Acórdão do Supremo Tribunal de Justiça
Processo:
003893
Nº Convencional: JSTJ00022202
Relator: DIAS SIMÃO
Descritores: ACIDENTE DE TRABALHO
MATÉRIA DE DIREITO
MATÉRIA DE FACTO
ILAÇÕES
PODERES DO SUPREMO TRIBUNAL DE JUSTIÇA
PODERES DA RELAÇÃO
CULPA DA ENTIDADE PATRONAL
ENTIDADE PATRONAL
DANOS MORAIS
RECURSO DE REVISTA
INDEMNIZAÇÃO
ÓNUS DA PROVA
ERRO NA APRECIAÇÃO DAS PROVAS
CULPA
COMPETÊNCIA DOS TRIBUNAIS DE INSTÂNCIA
Nº do Documento: SJ199402230038934
Data do Acordão: 02/23/1994
Votação: UNANIMIDADE
Tribunal Recurso: T REL LISBOA
Processo no Tribunal Recurso: 7981/92
Data: 12/09/1992
Texto Integral: N
Privacidade: 1
Meio Processual: REVISTA.
Decisão: NEGADA A REVISTA.
Indicações Eventuais: A REIS CPC ANOTADO VOLV 1952 PAG143.
Área Temática: DIR PROC CIV - RECURSOS. DIR PROC TRAB - ACID TRAB. DIR TRAB -
- ACID TRAB. DIR CIV - TEORIA GERAL. DIR TRIB - DIR CUSTASJUD.
Legislação Nacional:
Jurisprudência Nacional:
Sumário : I - O fundamento específico do recurso de revista é a violação da lei substantiva.

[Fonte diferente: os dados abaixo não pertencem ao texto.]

== build 91 ==
Design buck_converter_top, start of the top module:
module buck_converter_top #(
    parameter CLK_FREQ = 100_000_000,
    parameter PWM_FREQ = 100_000,
    parameter V_REF = 12'd2048,
    parameter KP = 16'd100,
    parameter KI = 16'd10,
    parameter KD = 16'd5
)(
    input wire clk,
    input wire rst_n,
    input wire [11:0] adc_data,
    input wire adc_valid,
    output wire pwm_out,
    output wire [11:0] voltage_monitor,
    output wire [9:0] duty_cycle_monitor
);
For scale: ~1600 cells after synthesis, roughly 38 I/O pins.
clock: 6.17 ns
lec_check: 0
cap_margin: 20
core_margin: 2
core_utilization: 71
cts_cluster_size: 15
setup_slack_margin: 0.77
slew_margin: 20
run.sh (not shown) runs the stock make flow with config.mk's settings and CLKGATE_MAP_FILE=.
In summary, build 91 completed successfully, with a layout that passed the timing, design-rule and antenna checks.
Changes in build 22 relative to build 91:
Settings: an added CTS_CLUSTER_DIAMETER of 397; a deleted SETUP_SLACK_MARGIN that had been 0.77; a change of CTS_CLUSTER_SIZE from 15 to 99; an added ABC_AREA of 1; a change of the clock period (ns, I/O delays scaled along) from 6.17 to 2.93.
[summary]
[build 22] setup fix buffers added after clock tree synthesis rose 43 relative to build 91
The net count of the mapped netlist number comes out higher for build 22 vs build 91.
In the summary table, build 22 is marked failed, with error GRT-0232 raised in 5_1_grt.
Sort build 22 and build 91 by adder-cell share of the synthesized area, ascending, and build 22 comes first.
For build 71, these inputs were changed with respect to build 22:
Settings: ABC_AREA no longer set, was 1; CTS_CLUSTER_DIAMETER no longer set, was 397; CTS_CLUSTER_SIZE no longer set, was 99; CORE_UTILIZATION now 40, was 71; the clock period (ns, I/O delays scaled along) now 5.3, was 2.93.
==> results <==
Build 71 vs build 22: portion of the post-synthesis area used by sequential elements up in build 71. Diff build 22 -> build 71 | initial core utilization | decrease of 31 points. Build 71 ended with every stage complete and zero timing, DRC or antenna violations. Worst slack at placement delta (build 71 − build 22): favourable. In the tables for build 22 and build 71, netlist area before placement reads higher with build 22. Re synthesized-area fraction occupied by adder cells: build 22 was lower than build 71. Between build 22 and build 71, synthesized cell count is lower for build 71, build 22 comes in above that.
The inputs of build 7 differ from those of build 71 as listed below.
Settings: setting PLACE_DENSITY to 0.42 for the first time; changing CORE_UTILIZATION from 40 to 72; changing the clock period (ns, I/O delays scaled along) from 5.3 to 3.97.
--- outcome ---
Build 7 ran in full, but the layout does not pass; the checks complain about negative setup slack. pwm_gen.compare_val[9]$_DFF_PN0_ as the endpoint of the worst setup timing path was reported by build 7, and pid_ctrl.integral[10]$_DFFE_PN0P_ by build 71. Sort build 71 and build 7 by routed length on met1 desc -> top: build 7. Build 71 has higher share of the final layout cell area in multi-input gates than build 7. On number of tap cells inserted, the lower figure sits with build 7, not build 71. Taking build 71 as 1.0, build 7 lands at 1.2 on average via count per standard cell.

---

Setup of JK:
buck_converter_top again, from the RTL that the note above started with.
make LEC_CHECK=0 CAP_MARGIN=20 CORE_MARGIN=2 CORE_UTILIZATION=40 CTS_CLUSTER_DIAMETER=161 CTS_CLUSTER_SIZE=98 HOLD_SLACK_MARGIN=0.28 SLEW_MARGIN=20 finish   # period 10.0 ns
JK completed; timing, DRC and antenna clean
For MS, these inputs were changed with respect to JK:
# JK
export LEC_CHECK = 0
export CAP_MARGIN = 20
export CORE_MARGIN = 2
export CORE_UTILIZATION = 40
export CTS_CLUSTER_DIAMETER = 161
export CTS_CLUSTER_SIZE = 98
export HOLD_SLACK_MARGIN = 0.28
export SLEW_MARGIN = 20
create_clock -name core_clock -period 10.0 [get_ports {clk}]
# MS
export LEC_CHECK = 0
export ABC_AREA = 0
export CAP_MARGIN = 5
export CELL_PAD_IN_SITES_GLOBAL_PLACEMENT = 3
export CORE_MARGIN = 2
export CORE_UTILIZATION = 40
export SLEW_MARGIN = 15
create_clock -name core_clock -period 10.0 [get_ports {clk}]
--- outcome ---
- MS: done, clean on timing, DRC and antenna
- Compared with JK, in MS routed wire length grew by 3400 um, final critical-path required period lower, sum of negative setup slack roughly the same.
- Between MS and JK, the cell area reported after detailed placement does not differ in any meaningful way.
- Row global-route usage over all layers: MS higher / JK lower
- Any difference in post-CTS setup buffer count between JK and MS is small enough to ignore.
- Summary — final critical-path share of the clock period, MS relative to JK: lower, by 0.78 points.
#### Input delta (AL over MS)
# MS
export LEC_CHECK = 0
export ABC_AREA = 0
export CAP_MARGIN = 5
export CELL_PAD_IN_SITES_GLOBAL_PLACEMENT = 3
export CORE_MARGIN = 2
export CORE_UTILIZATION = 40
export SLEW_MARGIN = 15
create_clock -name core_clock -period 10.0 [get_ports {clk}]
# AL
export LEC_CHECK = 0
export ABC_AREA = 1
export CAP_MARGIN = 5
export CELL_PAD_IN_SITES_GLOBAL_PLACEMENT = 3
export CORE_MARGIN = 2
export CORE_UTILIZATION = 40
export MIN_ROUTING_LAYER = met2
export SLEW_MARGIN = 5
create_clock -name core_clock -period 10.0 [get_ports {clk}]
Results
- MS ended up with fewer cell instances than AL did.
- Lower final core utilization goes to AL over MS.
- MS → AL: non-clock buffer count went down by 3; post-synthesis sequential element count was more or less identical.
- Per the final summary, AL finished and its layout is clean on timing, DRC and antenna.

---

The RTL this note starts from:
==> flow/design.v <==
module adc_interface (
    input wire clk,
    input wire rst_n,
    input wire [11:0] adc_data,
    input wire adc_valid,
    output reg [11:0] voltage_fb,
    output reg data_ready
);
    always @(posedge clk or negedge rst_n) begin
        if (!rst_n) begin
            voltage_fb <= 12'd0;
            data_ready <= 1'b0;
        end else begin
            if (adc_valid) begin
                voltage_fb <= adc_data;
                data_ready <= 1'b1;
            end else begin
                data_ready <= 1'b0;
            end
        end
    end
endmodule
module pid_controller #(
    parameter DATA_WIDTH = 12,
    parameter KP = 16'd100,
    parameter KI = 16'd10,
    parameter KD = 16'd5,
    parameter SETPOINT = 12'd2048
)(
    input wire clk,
    input wire rst_n,
    input wire [DATA_WIDTH-1:0] feedback,
    input wire fb_valid,
    output reg [9:0] control_out,
    output reg out_valid
);
    reg signed [DATA_WIDTH:0] error;
    reg signed [DATA_WIDTH:0] prev_error;
    reg signed [31:0] integral;
    reg signed [DATA_WIDTH:0] derivative;
    reg signed [31:0] p_term, i_term, d_term;
    reg signed [31:0] pid_sum;
    always @(posedge clk or negedge rst_n) begin
        if (!rst_n) begin
            error <= 0;
            prev_error <= 0;
            integral <= 0;
            derivative <= 0;
            p_term <= 0;
            i_term <= 0;
            d_term <= 0;
            pid_sum <= 0;
            control_out <= 10'd512;
            out_valid <= 1'b0;
        end else if (fb_valid) begin
            error <= SETPOINT - feedback;
            prev_error <= error;
            if (integral + error > 32'sd100000)
                integral <= 32'sd100000;
            else if (integral + error < -32'sd100000)
                integral <= -32'sd100000;
            else
                integral <= integral + error;
            derivative <= error - prev_error;
            p_term <= ($signed({16'd0, KP}) * error) >>> 8;
            i_term <= ($signed({16'd0, KI}) * integral) >>> 16;
            d_term <= ($signed({16'd0, KD}) * derivative) >>> 8;
            pid_sum <= p_term + i_term + d_term + 32'sd512;
            if (pid_sum > 32'sd1023)
                control_out <= 10'd1023;
            else if (pid_sum < 32'sd0)
                control_out <= 10'd0;
            else
                control_out <= pid_sum[9:0];
            out_valid <= 1'b1;
        end else begin
            out_valid <= 1'b0;
        end
    end
endmodule
module pwm_generator #(
    parameter CLK_FREQ = 100_000_000,
    parameter PWM_FREQ = 100_000,
    parameter PWM_RESOLUTION = 10
)(
    input wire clk,
    input wire rst_n,
    input wire [PWM_RESOLUTION-1:0] duty_cycle,
    output reg pwm_out
);
    localparam COUNTER_MAX = CLK_FREQ / PWM_FREQ;
    reg [$clog2(COUNTER_MAX)-1:0] counter;
    reg [PWM_RESOLUTION-1:0] duty_reg;
    reg [PWM_RESOLUTION-1:0] compare_val;
    always @(posedge clk or negedge rst_n) begin
        if (!rst_n) begin
            counter <= 0;
            duty_reg <= 0;
            compare_val <= 0;
            pwm_out <= 1'b0;
        end else begin
            if (counter < COUNTER_MAX - 1) begin
                counter <= counter + 1;
            end else begin
                counter <= 0;
                duty_reg <= duty_cycle;
            end
            compare_val <= (duty_reg * COUNTER_MAX) >> PWM_RESOLUTION;
            pwm_out <= (counter < compare_val) ? 1'b1 : 1'b0;
        end
    end
endmodule
module buck_converter_top #(
    parameter CLK_FREQ = 100_000_000,
    parameter PWM_FREQ = 100_000,
    parameter V_REF = 12'd2048,
    parameter KP = 16'd100,
    parameter KI = 16'd10,
    parameter KD = 16'd5
)(
    input wire clk,
    input wire rst_n,
    input wire [11:0] adc_data,
    input wire adc_valid,
    output wire pwm_out,
    output wire [11:0] voltage_monitor,
    output wire [9:0] duty_cycle_monitor
);
    wire [11:0] voltage_fb;
    wire adc_ready;
    wire [9:0] duty_cycle;
    wire pid_valid;
    adc_interface adc_if (
        .clk(clk),
        .rst_n(rst_n),
        .adc_data(adc_data),
        .adc_valid(adc_valid),
        .voltage_fb(voltage_fb),
        .data_ready(adc_ready)
    );
    pid_controller #(
        .DATA_WIDTH(12),
        .KP(KP),
        .KI(KI),
        .KD(KD),
        .SETPOINT(V_REF)
    ) pid_ctrl (
        .clk(clk),
        .rst_n(rst_n),
        .feedback(voltage_fb),
        .fb_valid(adc_ready),
        .control_out(duty_cycle),
        .out_valid(pid_valid)
    );
    pwm_generator #(
        .CLK_FREQ(CLK_FREQ),
        .PWM_FREQ(PWM_FREQ),
        .PWM_RESOLUTION(10)
    ) pwm_gen (
        .clk(clk),
        .rst_n(rst_n),
        .duty_cycle(duty_cycle),
        .pwm_out(pwm_out)
    );
    assign voltage_monitor = voltage_fb;
    assign duty_cycle_monitor = duty_cycle;
endmodule
clock: 9.78 ns
lec_check: 0
cap_margin: 20
core_margin: 2
core_utilization: 72
cts_cluster_diameter: 192
cts_cluster_size: 96
slew_margin: 20
The starting point went through all stages and came out clean.
Edit:
--- a/flow/config.mk
+++ b/flow/config.mk
@@ -7,3 +7,3 @@
 export LEC_CHECK = 0
-export CAP_MARGIN = 20
+export CAP_MARGIN = 15
 export CORE_MARGIN = 2
@@ -12,2 +12,3 @@
 export CTS_CLUSTER_SIZE = 96
+export SETUP_SLACK_MARGIN = 1.93
 export SLEW_MARGIN = 20
==> flow/constraint.sdc (replaced) <==
create_clock -name core_clock -period 7.8 [get_ports {clk}]
set_input_delay 1.5600 -clock core_clock [delete_from_list [all_inputs] [get_ports {clk}]]
set_output_delay 1.5600 -clock core_clock [all_outputs]
set_load 0.01 [all_outputs]
Worst setup slack loses 1900 ps.
Cell area stays the same.
Critical path depth is unchanged.
Core utilization stays the same.
Clock-buffer cell count stays the same.
Worst hold slack hardly moves.
Non-clock buffer count does not change.
Synthesized area stays the same.
Edit:
--- a/flow/config.mk
+++ b/flow/config.mk
@@ -7,8 +7,5 @@
 export LEC_CHECK = 0
-export CAP_MARGIN = 15
+export CAP_MARGIN = 20
 export CORE_MARGIN = 2
-export CORE_UTILIZATION = 72
-export CTS_CLUSTER_DIAMETER = 192
-export CTS_CLUSTER_SIZE = 96
-export SETUP_SLACK_MARGIN = 1.93
+export CORE_UTILIZATION = 40
 export SLEW_MARGIN = 20
==> flow/constraint.sdc (replaced) <==
create_clock -name core_clock -period 10.0 [get_ports {clk}]
set_input_delay 2.0000 -clock core_clock [delete_from_list [all_inputs] [get_ports {clk}]]
set_output_delay 2.0000 -clock core_clock [all_outputs]
set_load 0.01 [all_outputs]
=>
- setup slack improves by 2700 ps
- cell area climbs slightly
- worst hold slack improves by 6.1 ps
- wire length climbs slightly
- clock skew climbs by 5.1 ps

II - O Supremo Tribunal de Justiça não pode alterar a decisão da 2. instância, quanto à matéria de facto, salvo o caso excepcional previsto no n. 2, do artigo 722 do Código de Processo Civil (cfr. artigos 721, n. 2 e 729 n. 2, do citado diploma).
III - O erro na apreciação das provas e na fixação dos factos materiais da causa não pode ser objecto de recurso de revista, salvo havendo ofensa duma disposição expressa de lei que exija certa espécie de prova e existência de facto ou que fixe a força de determinado meio de prova.

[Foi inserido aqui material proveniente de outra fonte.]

==> v30 <==
// CLOCK_TOP
module CLOCK_TOP( 
	   SEG0, SEG1, SEG2, SEG3, SEG4, SEG5, SEG6, SEG7, LED, BUZ_OUT,
	   CLK50M, KEY1, KEY2, KEY3, SW0, SW1, SW2, SW3, SW4, SW5, KNOCK,
	   SENSOR, ROT_A, ROT_B
	   );
   input CLK50M, KEY1, KEY2, KEY3, SW0, SW1, SW2, SW3, SW4, SW5, KNOCK, SENSOR, ROT_A, ROT_B;
   output [6:0] SEG0, SEG1, SEG2, SEG3, SEG4, SEG5, SEG6, SEG7;
   output [17:0] LED;
   output 	 BUZ_OUT;
   wire 	 CLK1K, CLK10K, EN1K, EN10K, CLEAN_KEY1, CLEAN_KEY2, CLEAN_KEY3, CLEAN_SW1, CLEAN_SW2, CLEAN_SW3, CLEAN_SW4, CLEAN_SW5, ALARM, FIRE_ALARM, FIRE_VALID, PWM_ACT, FIRE_BUZ, KNOCK_LED_BUZ;
   wire [7:0] 	 SEC, MIN, HOUR, DAY;
   wire [7:0] 	 SEC_SET, MIN_SET, HOUR_SET, DAY_SET;
   wire [7:0] 	 SW_SEC, SW_MIN, SW_HOUR, SW_DAY;
   assign BUZ_OUT = (FIRE_VALID) ? FIRE_BUZ : KNOCK_LED_BUZ;
   GENCLK1K
     UGENCLK1K
       ( 
	.RSTN				(SW0),
	.CLK1K				(CLK1K),
	.EN1K				(EN1K),
	.CLK50M				(CLK50M));
   GENCLK10K
     UGENCLK10K
       ( 
	.RSTN					(SW0),
	.CLK10K				(CLK10K),
	.EN10K				(EN10K),
	.CLK50M				(CLK50M));
   DEBOUNCE #(.SET(1'b1))
   UDEBOUNCE_KEY1
     ( 
      .KEY_OUT				(CLEAN_KEY1),
      .KEY_IN				(KEY1),
      .RSTN				(SW0),
      .CLK				(CLK50M),
      .EN1K				(EN1K));
   DEBOUNCE #(.SET(1'b1))
   UDEBOUNCE_KEY2
     ( 
      .KEY_OUT				(CLEAN_KEY2),
      .KEY_IN				(KEY2),
      .RSTN				(SW0),
      .CLK				(CLK50M),
      .EN1K				(EN1K));
   DEBOUNCE #(.SET(1'b1))
   UDEBOUNCE_KEY3
     ( 
      .KEY_OUT				(CLEAN_KEY3),
      .KEY_IN				(KEY3),
      .RSTN				(SW0),
      .CLK				(CLK50M),
      .EN1K				(EN1K));
   DEBOUNCE #(.SET(1'b0))
   UDEBOUNCE_SW1
     ( 
      .KEY_OUT				(CLEAN_SW1),
      .KEY_IN				(SW1),
      .RSTN				(SW0),
      .CLK				(CLK50M),
      .EN1K				(EN1K));
   DEBOUNCE #(.SET(1'b0))
   UDEBOUNCE_SW2
     ( 
      .KEY_OUT				(CLEAN_SW2),
      .KEY_IN				(SW2),
      .RSTN				(SW0),
      .CLK				(CLK50M),
  ...
==> flow/config.mk <==
export PLATFORM = sky130hd
export DESIGN_NAME = CLOCK_TOP
export DESIGN_NICKNAME = CLOCK_TOP
export VERILOG_FILES = /design/flow/design.v
export SDC_FILE = /design/flow/constraint.sdc
export NUM_CORES = 4
export LEC_CHECK = 0
export ABC_AREA = 0
export CAP_MARGIN = 30
export CELL_PAD_IN_SITES_DETAIL_PLACEMENT = 2
export CORE_ASPECT_RATIO = 1.86
export CORE_MARGIN = 9
export CORE_UTILIZATION = 32
export CTS_CLUSTER_SIZE = 93
export GPL_ROUTABILITY_DRIVEN = 0
export HOLD_SLACK_MARGIN = 0.16
export MAX_ROUTING_LAYER = met5
export MIN_ROUTING_LAYER = met1
export PLACE_DENSITY = 0.39
export SETUP_SLACK_MARGIN = 0.86
export SLEW_MARGIN = 20
export TNS_END_PERCENT = 10
==> flow/constraint.sdc <==
create_clock -name core_clock -period 12.3 [get_ports {CLK50M}]
set_input_delay 2.4600 -clock core_clock [delete_from_list [all_inputs] [get_ports {CLK50M}]]
set_output_delay 2.4600 -clock core_clock [all_outputs]
set_load 0.01 [all_outputs]
run.sh (not shown) runs the stock make flow with config.mk's settings and CLKGATE_MAP_FILE=.
==> v2: changes against v30 <==
- ABC_AREA: 0 -> default
- CAP_MARGIN: 30 -> 20
- CELL_PAD_IN_SITES_DETAIL_PLACEMENT: 2 -> default
- CORE_ASPECT_RATIO: 1.86 -> default
- CORE_MARGIN: 9 -> 2
- CORE_UTILIZATION: 32 -> 61
- CTS_CLUSTER_SIZE: 93 -> default
- GPL_ROUTABILITY_DRIVEN: 0 -> default
- HOLD_SLACK_MARGIN: 0.16 -> default
- MAX_ROUTING_LAYER: met5 -> default
- MIN_ROUTING_LAYER: met1 -> default
- PLACE_DENSITY: 0.39 -> default
- SETUP_SLACK_MARGIN: 0.86 -> default
- TNS_END_PERCENT: 10 -> default
==> flow/constraint.sdc (replaced) <==
create_clock -name core_clock -period 8.5 [get_ports {CLK50M}]
set_input_delay 1.7000 -clock core_clock [delete_from_list [all_inputs] [get_ports {CLK50M}]]
set_output_delay 1.7000 -clock core_clock [all_outputs]
set_load 0.01 [all_outputs]
==> results <==
v30 finished with timing, DRC and antenna clean. v2 passed the timing, DRC and antenna checks.
Of v2 and v30, v2 has the higher first-iteration DRC count (gap about 120%, measured against v30).
Non-clock buffer count: v30 is higher than v2 (4).
Cell count: v2 is lower than v30 (12%).
Critical path depth: v30 is higher than v2 (1).
Setup slack: v2 is lower than v30 (2.1 ns).
Between v30 and v2, the lower final area is in v2 (gap 1.8%, measured against v2).
Between v30 and v2, the lower clock skew is in v30 (gap 0.0022 ns).
Against v2, the count of clock-buffer cells in the layout of v30 is lower by 1.
Between v30 and v2, the lower core utilization is in v30 (gap 33 points).
Sequential share of layout area: v2 is higher than v30 (0.66 points).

IV - A determinação da culpa, quando não implique a formulação de juízo sobre a violação de preceitos legais ou regulamentares, constitui matéria de facto, da competência exclusiva das instâncias.
V - É lícito à Relação, depois de fixada a matéria de facto, fazer a sua interpretação e esclarecimento, bem como extrair ilações que, não alterando os factos provados, antes se apoiando neles, operem logicamente o seu desenvolvimento.

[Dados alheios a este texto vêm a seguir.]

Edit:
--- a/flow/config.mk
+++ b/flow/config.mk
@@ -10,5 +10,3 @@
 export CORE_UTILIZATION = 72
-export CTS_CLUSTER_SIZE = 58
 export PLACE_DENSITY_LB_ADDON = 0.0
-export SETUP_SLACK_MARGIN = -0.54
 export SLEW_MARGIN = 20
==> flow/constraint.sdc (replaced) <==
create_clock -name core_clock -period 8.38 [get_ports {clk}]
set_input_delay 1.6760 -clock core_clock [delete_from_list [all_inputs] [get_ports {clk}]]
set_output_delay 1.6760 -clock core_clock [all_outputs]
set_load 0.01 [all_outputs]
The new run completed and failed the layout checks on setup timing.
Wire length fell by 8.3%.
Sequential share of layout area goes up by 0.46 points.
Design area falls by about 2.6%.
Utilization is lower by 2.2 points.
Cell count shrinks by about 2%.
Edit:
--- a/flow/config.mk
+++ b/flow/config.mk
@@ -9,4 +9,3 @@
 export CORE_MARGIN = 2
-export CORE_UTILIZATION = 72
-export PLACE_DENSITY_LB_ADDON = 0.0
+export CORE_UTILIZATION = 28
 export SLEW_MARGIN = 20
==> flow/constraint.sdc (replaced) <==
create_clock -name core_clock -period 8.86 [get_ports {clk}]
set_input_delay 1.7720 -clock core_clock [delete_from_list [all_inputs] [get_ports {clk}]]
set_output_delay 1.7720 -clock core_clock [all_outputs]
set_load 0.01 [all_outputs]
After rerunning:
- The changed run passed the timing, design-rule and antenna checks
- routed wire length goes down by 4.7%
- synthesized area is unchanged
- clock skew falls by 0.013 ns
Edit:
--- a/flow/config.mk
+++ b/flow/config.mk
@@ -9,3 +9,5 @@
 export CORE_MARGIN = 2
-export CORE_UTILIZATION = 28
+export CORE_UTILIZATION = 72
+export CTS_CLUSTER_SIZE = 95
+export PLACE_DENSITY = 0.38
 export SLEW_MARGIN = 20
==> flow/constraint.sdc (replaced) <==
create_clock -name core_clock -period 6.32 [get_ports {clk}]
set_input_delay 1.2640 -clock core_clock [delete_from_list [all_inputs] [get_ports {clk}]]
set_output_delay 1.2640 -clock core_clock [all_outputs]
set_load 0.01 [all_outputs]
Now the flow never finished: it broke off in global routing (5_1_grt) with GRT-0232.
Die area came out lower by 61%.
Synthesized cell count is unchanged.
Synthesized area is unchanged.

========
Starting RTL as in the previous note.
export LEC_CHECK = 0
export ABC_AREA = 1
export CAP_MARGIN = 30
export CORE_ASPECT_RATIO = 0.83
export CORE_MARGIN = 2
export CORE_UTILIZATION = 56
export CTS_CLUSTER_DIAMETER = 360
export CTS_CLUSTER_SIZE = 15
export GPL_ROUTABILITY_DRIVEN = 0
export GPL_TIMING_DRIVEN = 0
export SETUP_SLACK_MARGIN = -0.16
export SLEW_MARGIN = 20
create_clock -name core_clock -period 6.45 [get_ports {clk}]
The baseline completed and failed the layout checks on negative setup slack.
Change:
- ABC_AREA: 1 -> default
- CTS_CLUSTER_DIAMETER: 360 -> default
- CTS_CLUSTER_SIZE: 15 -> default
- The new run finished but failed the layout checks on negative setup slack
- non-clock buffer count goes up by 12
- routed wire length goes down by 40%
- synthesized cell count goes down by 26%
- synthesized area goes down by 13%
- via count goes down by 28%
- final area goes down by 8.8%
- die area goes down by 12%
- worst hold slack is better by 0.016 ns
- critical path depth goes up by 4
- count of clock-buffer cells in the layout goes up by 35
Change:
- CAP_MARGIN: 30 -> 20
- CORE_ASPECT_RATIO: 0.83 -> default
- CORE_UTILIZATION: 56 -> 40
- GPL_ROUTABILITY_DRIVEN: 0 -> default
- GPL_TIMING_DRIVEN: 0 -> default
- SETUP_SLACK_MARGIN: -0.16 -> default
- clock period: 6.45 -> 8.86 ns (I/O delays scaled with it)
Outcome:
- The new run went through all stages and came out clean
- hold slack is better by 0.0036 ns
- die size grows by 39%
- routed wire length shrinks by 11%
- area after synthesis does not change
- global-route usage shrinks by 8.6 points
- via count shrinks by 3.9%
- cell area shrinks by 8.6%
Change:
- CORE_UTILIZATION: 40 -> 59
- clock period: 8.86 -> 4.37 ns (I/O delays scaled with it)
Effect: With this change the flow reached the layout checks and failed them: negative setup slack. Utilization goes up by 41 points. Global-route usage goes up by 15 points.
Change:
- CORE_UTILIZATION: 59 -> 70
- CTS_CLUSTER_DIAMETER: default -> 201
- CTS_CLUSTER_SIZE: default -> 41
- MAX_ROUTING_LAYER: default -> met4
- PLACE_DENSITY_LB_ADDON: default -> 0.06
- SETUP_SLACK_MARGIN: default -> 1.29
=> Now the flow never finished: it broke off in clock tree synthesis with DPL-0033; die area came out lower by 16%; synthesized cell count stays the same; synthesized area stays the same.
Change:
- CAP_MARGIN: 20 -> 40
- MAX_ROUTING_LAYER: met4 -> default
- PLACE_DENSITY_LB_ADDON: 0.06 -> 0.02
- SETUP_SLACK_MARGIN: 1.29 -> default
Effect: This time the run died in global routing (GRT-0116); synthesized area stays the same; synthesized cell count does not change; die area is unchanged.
alpha:
## system_bus
module system_bus
	#(parameter DATA_WIDTH = 8, 
	parameter ADDR_WIDTH = 14, 
	parameter NO_OF_MASTER = 4, 
	parameter NO_OF_SLAVE = 8,
	parameter [NO_OF_SLAVE*ADDR_WIDTH-1:0] SLAVE_BASE_ADDR = {14'd10, 14'd20, 14'd30, 14'd40, 14'd50, 14'd60, 14'd70, 14'd80}, 
	parameter [NO_OF_SLAVE*ADDR_WIDTH-1:0] SLAVE_END_ADDR = {14'd19, 14'd29, 14'd39, 14'd49, 14'd59, 14'd69, 14'd79, 14'd89}
	) 
	(
	input clk,
	input reset_n,
	input [ADDR_WIDTH*NO_OF_MASTER-1:0]  addr_avm, 
	output [DATA_WIDTH*NO_OF_MASTER-1:0]  readdata_avm,
	input [DATA_WIDTH*NO_OF_MASTER-1:0]  writedata_avm, 
	input [NO_OF_MASTER-1:0]  readen_avm,
	input [NO_OF_MASTER-1:0]  writeen_avm,
	output [NO_OF_MASTER-1:0]  readvalid_avm,
	output [NO_OF_MASTER-1:0]  writevalid_avm,
	input [NO_OF_MASTER-1:0]  waitrequest_avm,
	input [4*NO_OF_MASTER-1:0]priority_no,
	output [ADDR_WIDTH*NO_OF_SLAVE-1:0]  addr_avs,
	input [DATA_WIDTH*NO_OF_SLAVE-1:0]  readdata_avs,
	output [DATA_WIDTH*NO_OF_SLAVE-1:0]  writedata_avs,
	output [NO_OF_SLAVE-1:0]  readen_avs,
	output [NO_OF_SLAVE-1:0]  writeen_avs,
	input [NO_OF_SLAVE-1:0]  readvalid_avs,
	input [NO_OF_SLAVE-1:0]  writevalid_avs,
	output reg [NO_OF_SLAVE-1:0]  waitrequest_avs
	);
	reg [NO_OF_MASTER-1:0] readen_avm_last, writeen_avm_last, readen_avm_reg, writeen_avm_reg;
	reg [NO_OF_MASTER-1:0]  readvalid_avm_reg, readvalid_avm_reg_out, writevalid_avm_reg_out;
	reg [DATA_WIDTH-1:0]  readdata_avm_reg [NO_OF_MASTER-1:0];
	reg [7:0] readvalid_avs_last, writevalid_avs_last;
	reg [DATA_WIDTH-1:0]  readdata_avs_reg [NO_OF_SLAVE-1:0];
	reg [NO_OF_SLAVE-1:0] readvalid_avs_reg;
	reg [NO_OF_SLAVE-1:0] writevalid_avs_reg;
	wire [NO_OF_SLAVE:0] readvalid_avs_reg_x = {1'b0, readvalid_avs_reg};
	wire [NO_OF_SLAVE:0] writevalid_avs_reg_x = {1'b0, writevalid_avs_reg};
	reg [ADDR_WIDTH-1:0] addr_avs_reg [NO_OF_SLAVE-1:0];
	reg [DATA_WIDTH-1:0]  writedata_avs_reg [NO_OF_SLAVE-1:0];
  ...
For scale: ~4200 cells after synthesis, about 660 flip-flops, ~440 I/O pins, roughly 0.034 mm² of cells after synthesis.
Settings: LEC_CHECK=0, ABC_AREA=1, CAP_MARGIN=15, CELL_PAD_IN_SITES_DETAIL_PLACEMENT=1, CELL_PAD_IN_SITES_GLOBAL_PLACEMENT=0, CORE_ASPECT_RATIO=0.61, CORE_MARGIN=4, CORE_UTILIZATION=40, HOLD_SLACK_MARGIN=0.12, MAX_ROUTING_LAYER=met4, MIN_ROUTING_LAYER=met2, SLEW_MARGIN=5; clock period 8.98 ns.
run.sh (not shown) runs the stock make flow with config.mk's settings and CLKGATE_MAP_FILE=.
alpha did not finish; a tool error ended it in global routing (5_1_grt).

VI - Trata-se, então, de questões de facto que se escapam ao poder de censura do Supremo Tribunal de Justiça.
VII - Incumbe ao trabalhador vítima de acidente de trabalho a prova da culpa da entidade patronal ou do seu representante na provocação do acidente.
VIII - Não tendo feito essa prova, improcede a sua pretensão indemnizatória relativa a danos não patrimoniais.